# A/C Problems



## Guest (Aug 11, 2002)

I don't really know anything about the inner workings of my air conditioning, but I'm sure some of you do.

Lately my air has been blowing warm air when it's really hot outside. During the night and when I first start my car (and it's cool) the air works flawlessly, but it seems to "overheat" and completely stop working.

Any ideas? Maybe is it just low on some sort of coolant? In which case I could just bring it to a dealer for a cheap recharge I support. I'm hoping to avoid one of those super-expensive repairs/replacements.

Aaron


----------



## stealthb14 (Apr 30, 2002)

[snooty mod voice] This should be in the GA16DE forum[/snooty mod voice]


----------



## Guest (Aug 11, 2002)

Actually, it's an sr20. I posted in the general area because I'm sure the air conditioning units or the ga and sr operate in identical ways and this way I can be helped by the best and brightest from both trim levels =)

Aaron


----------



## Guest (Aug 15, 2002)

Your compressor fan may have gone out. I had to replace both my fans a year ago. They're electric and they go without much warning


----------



## Guest (Aug 15, 2002)

Would the air work at all if the compressor fan went?

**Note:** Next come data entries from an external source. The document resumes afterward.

$ cat src/rtl/gbep_pkg.sv
// shared types, constants and modular add for the grid boundary exit path counter
package gbep_pkg;

  // width of one walk count and of the exit total
  localparam int DATA_W = 30;

  // counts are kept modulo this prime
  localparam logic [DATA_W-1:0] MODULUS = 30'd1000000007;

  // default grid and budget limits
  localparam int DEF_MAX_ROWS  = 64;
  localparam int DEF_MAX_COLS  = 64;
  localparam int DEF_MAX_MOVES = 64;

  // compare width wide enough for request fields and every legal limit
  localparam int CMP_W = 12;

  typedef logic [DATA_W-1:0] count_t;

  // per-cycle sweep flags from the sequencer to the datapath
  typedef struct packed {
    logic valid;    // a cell column is issued this cycle
    logic a_ok;     // issued column lies inside the grid
    logic b_ok;     // row below lies inside the grid
    logic up_ok;    // row above lies inside the grid
    logic left_ok;  // cell being finished has a left neighbor
    logic first;    // first move, counts come from the start cell
    logic hit_a;    // issued cell is the start cell
    logic hit_b;    // cell below the issued one is the start cell
    logic rsel;     // buffer that holds the current counts
  } issue_t;

  // a + b modulo MODULUS, both inputs already reduced
  function automatic count_t add_mod(count_t a, count_t b);
    logic [DATA_W:0] sum;
    sum = {1'b0, a} + {1'b0, b};
    if (sum >= {1'b0, MODULUS}) begin
      sum = sum - {1'b0, MODULUS};
    end
    return sum[DATA_W-1:0];
  endfunction

endpackage

$ cat src/rtl/gbep_seq.sv
// sweep sequencer: request intake, cell and move counters, result register
module gbep_seq #(
  parameter int MAX_ROWS  = gbep_pkg::DEF_MAX_ROWS,
  parameter int MAX_COLS  = gbep_pkg::DEF_MAX_COLS,
  parameter int MAX_MOVES = gbep_pkg::DEF_MAX_MOVES,
  localparam int RW = (MAX_ROWS > 1) ? $clog2(MAX_ROWS) : 1,
  localparam int CW = (MAX_COLS > 1) ? $clog2(MAX_COLS) : 1,
  localparam int SW = $clog2(MAX_COLS + 1)
) (
  input  logic               clk_i,
  input  logic               rst_ni,
  input  logic               in_valid_i,
  output logic               in_ready_o,
  input  logic [6:0]         grid_rows_i,
  input  logic [6:0]         grid_cols_i,
  input  logic [6:0]         move_budget_i,
  input  logic [5:0]         origin_row_i,
  input  logic [5:0]         origin_col_i,
  output logic               out_valid_o,
  input  logic               out_ready_i,
  output logic [29:0]        walk_total_o,
  output logic               bad_request_o,
  input  gbep_pkg::count_t   acc_i,
  output logic               acc_clr_o,
  output gbep_pkg::issue_t   issue_o,
  output logic [RW-1:0]      row_o,
  output logic [SW-1:0]      col_o,
  output logic [RW+CW-1:0]   raddr_a_o,
  output logic [RW+CW-1:0]   raddr_b_o,
  output logic [CW-1:0]      lbuf_raddr_o
);

  localparam int NW  = $clog2(MAX_ROWS + 1);
  localparam int MW  = $clog2(MAX_MOVES + 1);
  localparam int CMP = gbep_pkg::CMP_W;

  localparam logic [1:0] ST_IDLE  = 2'd0;
  localparam logic [1:0] ST_RUN   = 2'd1;
  localparam logic [1:0] ST_DRAIN = 2'd2;
  localparam logic [1:0] ST_DONE  = 2'd3;

  // last drain step, after which the last exit term has landed
  localparam logic [1:0] DRAIN_LAST = 2'd2;

  logic [1:0]    state_q, state_d;
  logic [NW-1:0] rows_q, rows_d;
  logic [SW-1:0] cols_q, cols_d;
  logic [MW-1:0] moves_q, moves_d;
  logic [RW-1:0] or_q, or_d;
  logic [CW-1:0] oc_q, oc_d;
  logic          bad_q, bad_d;
  logic [RW-1:0] r_q, r_d;
  logic [SW-1:0] s_q, s_d;
  logic [MW-1:0] m_q, m_d;
  logic          sel_q, sel_d;
  logic [1:0]    drain_q, drain_d;
  logic          out_vld_q, out_vld_d;
  logic [29:0]   total_q, total_d;
  logic          obad_q, obad_d;

  logic [CMP-1:0] rows_c;
  logic [CMP-1:0] cols_c;
  logic [CMP-1:0] moves_c;
  logic           req_bad;
  logic           accept;
  logic [NW-1:0]  r_next;
  logic           row_end;

  // saturate the request and check the grid size and start cell
  always_comb begin
    rows_c  = (CMP'(grid_rows_i) > CMP'(MAX_ROWS)) ? CMP'(MAX_ROWS) : CMP'(grid_rows_i);
    cols_c  = (CMP'(grid_cols_i) > CMP'(MAX_COLS)) ? CMP'(MAX_COLS) : CMP'(grid_cols_i);
    moves_c = (CMP'(move_budget_i) > CMP'(MAX_MOVES)) ? CMP'(MAX_MOVES)
                                                      : CMP'(move_budget_i);
    req_bad = (rows_c == '0) || (cols_c == '0) ||
              (CMP'(origin_row_i) >= rows_c) || (CMP'(origin_col_i) >= cols_c);
  end

  assign in_ready_o = (state_q == ST_IDLE);
  assign accept     = in_valid_i && in_ready_o;
  assign acc_clr_o  = accept;
  assign r_next     = NW'(r_q) + NW'(1);
  assign row_end    = (s_q == cols_q);

  // sweep addresses and flags for the cell column issued this cycle
  always_comb begin
    issue_o.valid   = (state_q == ST_RUN);
    issue_o.a_ok    = (s_q < cols_q);
    issue_o.b_ok    = (r_next < rows_q);
    issue_o.up_ok   = (r_q != '0);
    issue_o.left_ok = (s_q > SW'(1));
    issue_o.first   = (m_q == '0);
    issue_o.hit_a   = (r_q == or_q) && (s_q == SW'(oc_q));
    issue_o.hit_b   = (r_next == NW'(or_q)) && (s_q == SW'(oc_q));
    issue_o.rsel    = sel_q;
    row_o           = r_q;
    col_o           = s_q;
    raddr_a_o       = {r_q, s_q[CW-1:0]};
    raddr_b_o       = {r_next[RW-1:0], s_q[CW-1:0]};
    lbuf_raddr_o    = s_q[CW-1:0];
  end

  // control state machine
  always_comb begin
    state_d   = state_q;
    rows_d    = rows_q;
    cols_d    = cols_q;
    moves_d   = moves_q;
    or_d      = or_q;
    oc_d      = oc_q;
    bad_d     = bad_q;
    r_d       = r_q;
    s_d       = s_q;
    m_d       = m_q;
    sel_d     = sel_q;
    drain_d   = drain_q;
    out_vld_d = out_vld_q && !out_ready_i;
    total_d   = total_q;
    obad_d    = obad_q;
    case (state_q)
      ST_IDLE: begin
        if (accept) begin
          rows_d  = NW'(rows_c);
          cols_d  = SW'(cols_c);
          moves_d = MW'(moves_c);
          or_d    = RW'(origin_row_i);
          oc_d    = CW'(origin_col_i);
          bad_d   = req_bad;
          r_d     = '0;
          s_d     = '0;
          m_d     = '0;
          sel_d   = 1'b0;
          if (req_bad || (moves_c == '0)) begin
            state_d = ST_DONE;
          end else begin
            state_d = ST_RUN;
          end
        end
      end
      ST_RUN: begin
        if (row_end) begin
          s_d = '0;
          if (r_next == rows_q) begin
            drain_d = '0;
            state_d = ST_DRAIN;
          end else begin
            r_d = r_next[RW-1:0];
          end
        end else begin
          s_d = s_q + SW'(1);
        end
      end
      ST_DRAIN: begin
        drain_d = drain_q + 2'd1;
        if (drain_q == DRAIN_LAST) begin
          sel_d = !sel_q;
          m_d   = m_q + MW'(1);
          r_d   = '0;
          s_d   = '0;
          if (m_q + MW'(1) == moves_q) begin
            state_d = ST_DONE;
          end else begin
            state_d = ST_RUN;
          end
        end
      end
      ST_DONE: begin
        if (!out_vld_q || out_ready_i) begin
          out_vld_d = 1'b1;
          total_d   = bad_q ? '0 : acc_i;
          obad_d    = bad_q;
          state_d   = ST_IDLE;
        end
      end
      default: begin
        state_d = ST_IDLE;
      end
    endcase
  end

  // control registers
  always_ff @(posedge clk_i or negedge rst_ni) begin
    if (!rst_ni) begin
      state_q   <= ST_IDLE;
      r_q       <= '0;
      s_q       <= '0;
      m_q       <= '0;
      sel_q     <= 1'b0;
      drain_q   <= '0;
      out_vld_q <= 1'b0;
    end else begin
      state_q   <= state_d;
      r_q       <= r_d;
      s_q       <= s_d;
      m_q       <= m_d;
      sel_q     <= sel_d;
      drain_q   <= drain_d;
      out_vld_q <= out_vld_d;
    end
  end

  // request and result payload
  always_ff @(posedge clk_i) begin
    rows_q  <= rows_d;
    cols_q  <= cols_d;
    moves_q <= moves_d;
    or_q    <= or_d;
    oc_q    <= oc_d;
    bad_q   <= bad_d;
    total_q <= total_d;
    obad_q  <= obad_d;
  end

  assign out_valid_o   = out_vld_q;
  assign walk_total_o  = total_q;
  assign bad_request_o = obad_q;

`ifndef SYNTH
  // an accepted word always starts work
  a_accept_starts: assert property (@(posedge clk_i) disable iff (!rst_ni)
    accept |=> (state_q != ST_IDLE))
    else $error("accepted word did not leave idle");

  // the column counter never runs past the extra flush column
  a_col_bound: assert property (@(posedge clk_i) disable iff (!rst_ni)
    (state_q == ST_RUN) |-> (s_q <= cols_q))
    else $error("column counter beyond grid width");

  // buffers swap only at the end of a move or at request start
  a_swap_point: assert property (@(posedge clk_i) disable iff (!rst_ni)
    (sel_q != $past(sel_q)) |-> ($past(state_q) == ST_DRAIN || $past(state_q) == ST_IDLE))
    else $error("buffer swap outside a move boundary");

  // a rejected start cell never collects exits
  a_bad_zero: assert property (@(posedge clk_i) disable iff (!rst_ni)
    (state_q == ST_DONE && bad_q) |-> (acc_i == '0))
    else $error("exit total nonzero for a rejected request");
`endif

endmodule

$ cat config.mk
export PLATFORM = sky130hd
export DESIGN_NAME = gbep_seq
export DESIGN_NICKNAME = d
export VERILOG_FILES = /design/src/rtl/gbep_pkg.sv /design/src/rtl/gbep_seq.sv
export SDC_FILE = /design/constraint.sdc
export NUM_CORES = 1
export LEC_CHECK = 0
export BUFFER_PORTS_ARGS = -buffer_cell sky130_fd_sc_hd__buf_2
export CAP_MARGIN = 20
export CORE_AREA = 2 2 173 90
export DETAILED_ROUTE_END_ITERATION = 8
export DIE_AREA = 0 0 175 92
export PLACE_DENSITY = 0.69
export RECOVER_POWER = 25
export SYNTH_ARGS = -nofsm -noshare
export SYNTH_HDL_FRONTEND = slang
export SYNTH_SLANG_ARGS = --single-unit
$ cat constraint.sdc
create_clock -name clk_i -period 3.1 [get_ports clk_i]
set_clock_uncertainty 0.05 [all_clocks]
set_input_delay 0.465 -clock clk_i [delete_from_list [all_inputs] [get_ports clk_i]]
set_output_delay 0.465 -clock clk_i [all_outputs]
set_load 0.03 [all_outputs]
Word-level counts from Yosys, hierarchy flattened
Index checks and enable logic that the tools add are counted.
Cells by class
  equality and inequality tests: 16
  order comparisons: 8
  shifts and indexed selects: 0
  $mul: 0
  reductions and logical operators: 28
  $add $sub $neg: 4
  multiplexer cells: 30
  bitwise gates (word level): 0
  divide/modulo/power cells: 0
Operators by type and width (number)
  $mux 7: 7
  $logic_not 12->1: 3
  $mux 6: 4
  $eq 7x7->1: 3
  $gt 7x7->1 const B: 3
  $pmux 7 s3: 1
  $mux 2: 9
  $pmux 6 s3: 1
  $add 7x1->7 const B: 2
  $eq 7x6->1: 2
  $ge 6x7->1: 2
  $lt 7x7->1: 2
  $pmux 7 s2: 1
  $reduce_and 5->1: 2
  $reduce_and 3->1: 3
  $pmux 2 s4: 1
  $add 6x1->7 const B: 1
  $gt 7x1->1 const B: 1
  $logic_not 7->1: 1
  $eq 2x2->1 const B: 3
  $eq 6x6->1: 1
  $ne 2x1->1 const B: 3
  $ne 2x2->1 const B: 3
  $reduce_bool 6->1: 1
  other kinds (12): 26
Storage, ports and cells
  word-level logic and storage cells: 101
  latch bits: 0
  flip-flop bits (word level): 91
  output and inout bits: 86
  memories kept: 0
  memory bits (read-only): 0
  memory bits (writable): 0

Depth between registers and ports, before layout
Gate-level depths: netlist (run 1).
  word-level depth: 10
  gate-level depth with buffers: 10
  mapped depth without buffers: 9

Least setup slack after synthesis (run 1)
OpenSTA, ideal clock, no wires.
  path type: register to output
  from: register r_q[0], in the netlist row_o[0]
  to: output port issue_o[6] (netlist name)
  stages on the path, launching flop included: 10
  path slack: -0.276 ns
  arrival time: 2.861 ns
  cells stage by stage: dfrtp_1 ha_1 nand3_1 xnor2_1 ha_1 a21oi_1 nor2b_1 o21ai_0 o21ai_0 nor2_1
RTL lines
  start, declared: line gbep_seq.sv:52  | logic [RW-1:0] r_q, r_d;
  start signal, assigned: line gbep_seq.sv:193  | r_q <= r_d;
  end, declared: line gbep_seq.sv:25  | output gbep_pkg::issue_t issue_o,

==> flow_summary.toml, run 1 <==
[timing]
fmax_ghz = 0.330
hold_viol = 0
finalCritPeriodShare_pct = 97.7
slew_headroom_pct = 4.33
setup_slack_ns = 0.0709
slew_viol_final = 0
tightest_slew_ns = 1.44
setup_viol = 0
period_needed_ns = 3.03

[yosys]
syn_nets = 562
ys_seq_area_share_pct = 52.0
netlist_area_mm2 = 0.00500
synth_top_area_cell = "edfxtp_1"
synth_commonest_cells = "edfxtp_1 (65), nor2b_1 (46), inv_1 (37)"
ys_warn_count = 0
syn_inst = 462
synth_top_area_share_pct = 39.0
ys_seq_elements = 91
synth_area_per_cell_um2 = 10.8
async_reset_ff_share_pct = 28.6
synth_edf_count = 65
synth_most_common_cell = "edfxtp_1"
synth_cell_type_count = 46
synth_area_leaders = "edfxtp_1 (39%), dfrtp_1 (13%), ha_1 (8.3%)"
synth_ff_type = "edfxtp_1"

[drt]
viasPerCell = 4.72
wirelength_um = 12500
wl_per_cell_um = 15.6
dr_total_vias = 3791
first_iter_violations = 214
ant_nets = 0
route.detailed.drc = 0
drtPass1Iterations = 5

[placement]
port_buffers = 152
dp_cells = 781
dp_slack_ns = 0.235
place_area_mm2 = 0.00582
dp_hpwl_um = 9750
gp_congestion = 0.835

[clocking]
htreeDepth = 3
clk_pin_slew_ns = 0.07
cts_buffer_depth = 2
cts_num_sinks = 91
tritoncts = "yes"
root_buffer = "clkbuf_16"
insertion_delay_ns = 0.34
cts_buffers = 9

[layout]
final_area_mm2 = 0.00619
n_antenna_cell = 0
fin_nets = 694
drive_gt1_share_pct = 28.4
syn_to_final_growth_pct = 23.8
instances_no_fill = 803
fin_util_pct = 41.7

[grt]
track_usage_pct = 15.8
antenna_found_initial = 0
overflow = 0
grt_pass1_vias = 3669
grt_pass1_wl_um = 19300
grt_start_max_net_pins = 32

[die]
row_count = 32
coreArea_mm2 = 0.0149
die_w_um = 175
die_area_mm2 = 0.0161
die_h_um = 92
start_util_pct = 33.7
io_pins = 153

[critical_path]
worstRegToRegCells = 9
timing.rr.start = "row_o[1]"
cp_cell_sequence = "ha_4 -> nand3_1 -> xnor2_2 -> ha_1 -> a21oi_1 -> nor2b_1 -> o21ai_0 -> o21ai_0 -> nor2_1 -> buf_2"
cp_max_fo = 6
cpMostUsedCell = "o21ai_0"
cp_num_buf_inv = 1
timing_worst_setup_path_type = "register to primary output"
cp.required_ns = 2.58
crit_path_end_kind = "primary output"
reg2reg_slack_ns = 0.65
cp-start-kind = "register"
worstPathArrival_ns = 2.51
worst_r2r_endpoint = "row_o[5]"
crit_family = "adder cells"
cpPeakStageDelay_ns = 0.46
crit_slowest_cell = "dfrtp_2"

[power]
ir_worst_vdd_uv = 295
seq_power_share_pct = 39.2
p_int_uw = 2460
clkPwrFrac_pct = 30.8
p_leak_uw = 0.00274
powerDensity_mw_per_mm2 = 626
p_sw_share_pct = 36.5
p_sw_uw = 1410
power_frac_comb_pct = 30.0

[min_path]
hp-start = "origin_row_i[0]"
min_to = "or_q[0]"
min_path_type = "input pin to register"
min_path_cells = 1

[job]
drv_cap = 0

[run_status]
status = "finished, final reports clean"
[routing by layer]
layer | up-vias | GRT usage [%] | wire length [um]
li1 | 1856 | - | -
met1 | 1823 | 22.8 | 6220
met2 | 106 | 22.8 | 5480
met3 | 6 | 4.89 | 714
met4 | 0 | 4.44 | 85
met5 | - | 0 | 0
[cells in the final DEF, fill, tap and decap left out, types with 3 or more instances in the layout]
| cell type | count |
|---|---|
| or4_1 | 3 |
| o31ai_1 | 6 |
| ha_1 | 32 |
| buf_2 | 130 |
| a21oi_1 | 10 |
| clkbuf_1 | 22 |
| xor2_1 | 12 |
| nand3_1 | 11 |
| xnor2_1 | 16 |
| nor2_1 | 23 |
| nor3_1 | 4 |
| nand2_1 | 21 |
| nand2b_1 | 15 |
| a22o_1 | 5 |
| a21o_1 | 3 |
| nor2b_1 | 45 |
| dfrtp_1 | 23 |
| clkbuf_16 | 9 |
| a31oi_1 | 6 |
| nand4_1 | 5 |
| dfrtp_2 | 3 |
| edfxtp_1 | 65 |
| buf_4 | 12 |
| o21ai_0 | 29 |
| nor4_1 | 8 |
| inv_1 | 37 |
[power by group through the flow]
stage	Combinational, uW	Sequential (uW)	Clock (uW)
5_1_grt	1260	1530	1280
2_1_floorplan	819	1600	0
3_5_place_dp	1130	1540	0
3_3_place_gp	1100	1530	0
4_1_cts	1130	1520	1220
6_report	1160	1520	1190
[sequential cells by signal (all words and copies together), names as in the netlist, 2 cells and up]
signal        cells
or_q              6
m_q               7
rows_q            7
drain_q           2
row_o             6
cols_q            7
col_o             7
moves_q           7
walk_total_o     30
state_q           2
oc_q              6
[logic make-up after synthesis]
family | Yosys count | share of synthesized area, %
compound gates | 74 | 9.23
simple gates | 154 | 17.2
xor+xnor | 30 | 5.25
fa+ha+maj | 33 | 8.26
buf+inv | 80 | 8.06
flops | 91 | 52.0
[stage by stage]
| stage | hold WS (ns) | power (uW) | TNS [ns] |
|---|---|---|---|
| floorplan | 0.119 | 2420 | -0.101 |
| global placement | 0.433 | 2640 | 0 |
| detailed placement | 0.439 | 2670 | 0 |
| CTS | 0.0931 | 3870 | 0 |
| global route | 0.281 | 4070 | -0.0202 |
| finish | 0.281 | 3870 | 0 |
[how the worst max path moves through the flow]
stage | startpoint | endpoint | cells after the start
finish | row_o[1] | issue_o[6] | 10
global placement | row_o[0] | issue_o[6] | 10
CTS | row_o[0] | issue_o[6] | 10
detailed placement | row_o[0] | issue_o[6] | 10
floorplan | row_o[2] | issue_o[6] | 9
global route | row_o[1] | issue_o[6] | 10
[worst register-to-register path: stages, from the launching register on]
cell     delay (ns)
dfrtp_2        0.46
ha_4           0.19
nand3_1        0.18
xnor2_2        0.20
ha_1           0.33
nand4_1        0.14
o21ai_0        0.25
or3_1          0.21
inv_1          0.11
a22o_1         0.23
[area by class of cell]
| class | instances | area [um^2] |
|---|---|---|
| fill | 1427 | 8660 |
| inverter | 37 | 139 |
| clock inverter | 7 | 98.8 |
| clock buffer | 9 | 225 |
| timing repair buffer | 164 | 823 |
| tap | 204 | 255 |
| sequential | 91 | 2610 |
| multi-input combinational | 291 | 2040 |
[what timing repair did]
action / 4_1_cts / 5_1_grt
resized for setup: 4 / 4
setup endpoints to repair: 1 / 1
setup buffers: 1 / 5
pin swaps: 1 / 1
hold buffers: 0 / 0
gates cloned: 0 / 0
No activity file was read; power rests on OpenSTA's default activity.
==> run 2: changes to the inputs <==
==> constraint.sdc (replaced) <==
create_clock -name clk_i -period 2.8 [get_ports clk_i]
set_clock_uncertainty 0.05 [all_clocks]
set_input_delay 0.42 -clock clk_i [delete_from_list [all_inputs] [get_ports clk_i]]
set_output_delay 0.42 -clock clk_i [all_outputs]
set_load 0.03 [all_outputs]
==> run 2 against run 1 <==
Net effect: cell area up 3.0%; flip-flop and latch count is the same; register-to-register slack got worse by 0.23 ns; global-route usage up 0.31 points; via count up 0.24%; non-clock buffer count up 13; count of clock-buffer cells in the layout unchanged; routed wire length increased by 1.9%; power is 12% higher; sequential share of layout area down 1.2 points; combinational power is 23% higher; core utilization rose by 1.3 points.
==> flow_summary.toml, run 2 (synthesis results as in run 1) <==
[grt]
antenna_found_initial = 0
grt_start_max_net_pins = 32
grt_pass1_vias = 3616
grt_pass1_wl_um = 19800
track_usage_pct = 16.1
overflow = 0

[power]
p_sw_share_pct = 37.2
p_leak_uw = 0.00281
power_uw = 4320
power_frac_comb_pct = 33.2
p_int_uw = 2710
powerDensity_mw_per_mm2 = 677
ir_worst_vdd_uv = 307
clkPwrFrac_pct = 29.4
seq_power_share_pct = 37.5
p_sw_uw = 1610

[drt]
dr_total_vias = 3800
ant_nets = 0
viasPerCell = 4.66
wl_per_cell_um = 15.6
first_iter_violations = 276
drtPass1Iterations = 4
wirelength_um = 12700
route.detailed.drc = 0

[min_path]
min_path_type = "input pin to register"
min_to = "oc_q[0]"
hp-start = "origin_col_i[0]"
min_path_cells = 1

[critical_path]
worstPathArrival_ns = 2.25
reg2reg_slack_ns = 0.42
crit_path_end_kind = "primary output"
timing.rr.start = "row_o[0]"
cp-start-kind = "register"
worstRegToRegCells = 9
cp.required_ns = 2.33
timing_worst_setup_path_type = "register to primary output"
cp_max_fo = 6
worst_r2r_endpoint = "row_o[5]"

[placement]
port_buffers = 152
dp_hpwl_um = 9850
gp_congestion = 0.848
dp_cells = 789
dp_slack_ns = 0.152

[layout]
instances_no_fill = 816
layout_common_cells = "buf_2 (130), edfxtp_1 (65), nor2b_1 (45), inv_1 (37), ha_1 (30)"
fin_nets = 707
layout_commonest_cell = "buf_2"
largest_register_ff_count = 30
n_antenna_cell = 0
syn_to_final_growth_pct = 27.5
num-fill-cells = 1415
drive_gt1_share_pct = 31.7

[clocking]
htreeDepth = 3
cts_buffers = 9
cts_buffer_depth = 2
root_buffer = "clkbuf_16"
clk_pin_slew_ns = 0.07
tritoncts = "yes"
insertion_delay_ns = 0.34
ctsHoldBuffers = 0
cts_num_sinks = 91

[timing]
finalCritPeriodShare_pct = 97.2
period_needed_ns = 2.72
tightest_slew_ns = 1.43
setup_slack_ns = 0.0792
fmax_ghz = 0.368
slew_headroom_pct = 4.59
hold_viol = 0
setup_viol = 0
slew_viol_final = 0

[die]
io_pins = 153
start_util_pct = 33.7
coreArea_mm2 = 0.0149
die_h_um = 92
row_count = 32
die_area_mm2 = 0.0161
die_w_um = 175

[job]
drv_cap = 0

[run_status]
status = "finished, final reports clean"
-- run 2: power by group through the flow --
stage	Clock, uW	Combinational (uW)	Sequential, uW
floorplan	0	907	1780
global placement	0	1340	1640
detailed placement	0	1360	1650
CTS	1310	1410	1610
global route	1350	1560	1630
finish	1270	1430	1620
-- run 2: layout make-up --
class / instances / area, um^2 / area share, %
Clock buffer: 9 / 225 / 3.53
Clock inverter: 7 / 83.8 / 1.31
Inverter: 37 / 139 / 2.18
Multi-Input combinational cell: 291 / 2140 / 33.5
Sequential cell: 91 / 2610 / 40.9
Tap cell: 204 / 255 / 4.00
Timing Repair Buffer: 177 / 928 / 14.6
-- run 2: timing repair --
item,CTS,global route
setup endpoints to repair,1,1
pin swaps,2,2
gates resized for setup,7,8
setup buffers,6,5
-- run 2: critical path, stage by stage (launching register included) --
cell and delay (ns):
dfrtp_2 0.45, nand3_2 0.13, nor2_4 0.19, xor2_4 0.16, ha_1 0.25, nor2b_1 0.13, o21ai_0 0.13, o21ai_1 0.10
nor2_2 0.19, buf_6 0.16
-- run 2: worst max-delay path by stage --
stage	startpoint	endpoint	slack, ns	depth (start not counted)
2_1_floorplan	row_o[4]	issue_o[6]	-0.1	9
3_3_place_gp	row_o[0]	issue_o[6]	0.17	10
3_5_place_dp	row_o[0]	issue_o[6]	0.15	10
4_1_cts	row_o[0]	issue_o[6]	0.02	10
5_1_grt	row_o[0]	issue_o[6]	-0.02	9
6_report	row_o[0]	issue_o[6]	0.08	9
-- run 2: metal layers --
metal | part of all wire, % | GRT usage, % | routed length [um] | vias to the layer above
met4 | 1.2 | 4.93 | 147 | 0
li1 | - | - | - | 1890
met5 | 0 | 0 | 0 | -
met2 | 44 | 22.8 | 5670 | 96
met1 | 48 | 24.0 | 6170 | 1801
met3 | 5.9 | 4.23 | 746 | 13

Mine works fine unless I run it hard when it's real hot out.

Aaron


----------



## Guest (Sep 1, 2002)

Okay, I'm not gonna pretend to be an auto mechanic. I don't work on auto air conditioners. But I work on the cooling and heating systems in skyscrapers, so let's just say that I think I know what I'm talking about. The previous post about fans could be correct. Here's how you should go about checking the fan (and no, I'm not reading this out of a book. If you want the specifics, read your service manual):

Checking Condenser Fan Motor Operation

1. Start the car (duh)

2. There will be two fans behind the radiator: the radiator fan and the A/C condenser fan. Refer to your manual to determine which one is the condenser fan, or simply leave your A/C off while the engine warms up. Only the radiator fan will come on with the A/C off.

3. With the car warmed up, turn on your A/C. The A/C clutch will engage, you get the nice soothing hum of the compressor (yes, it's my trade; I love the sound of a good compressor as much as an auto mechanic loves the purr of a well tuned engine), and the fan should immediately come on. Unless your model has a head pressure controller that cuts the fan in and out; I live in Texas, it always hot, and that fan always runs on my SE. Regardless, the fan should come on PDQ as A/C head pressure builds. If it doesn't we need to troubleshoot why the fan isn't kicking on.

Troubleshooting Non-functional Condenser Fan Motors

1. First off, we need to check the fuse. You'll have to find it yourself. Good Luck! But seriously, if the fuse is blown, there are probably three causes: faulty wiring resulting in a short (check to make sure you have good connections; I had one go out because of a bad ground); burnt up motor (you can check the windings with an ohmmeter if you have one; this will be difficult if it is grounded to the motor frame; alternatively, take it to someplace like AutoZone and have them check it for you); or your motor could be overheating due to dirt building up inside the motor frame (I had this happen on a Ford; I dissabled the motor, blew it out with compressed air, and the motor outlasted two more compressors).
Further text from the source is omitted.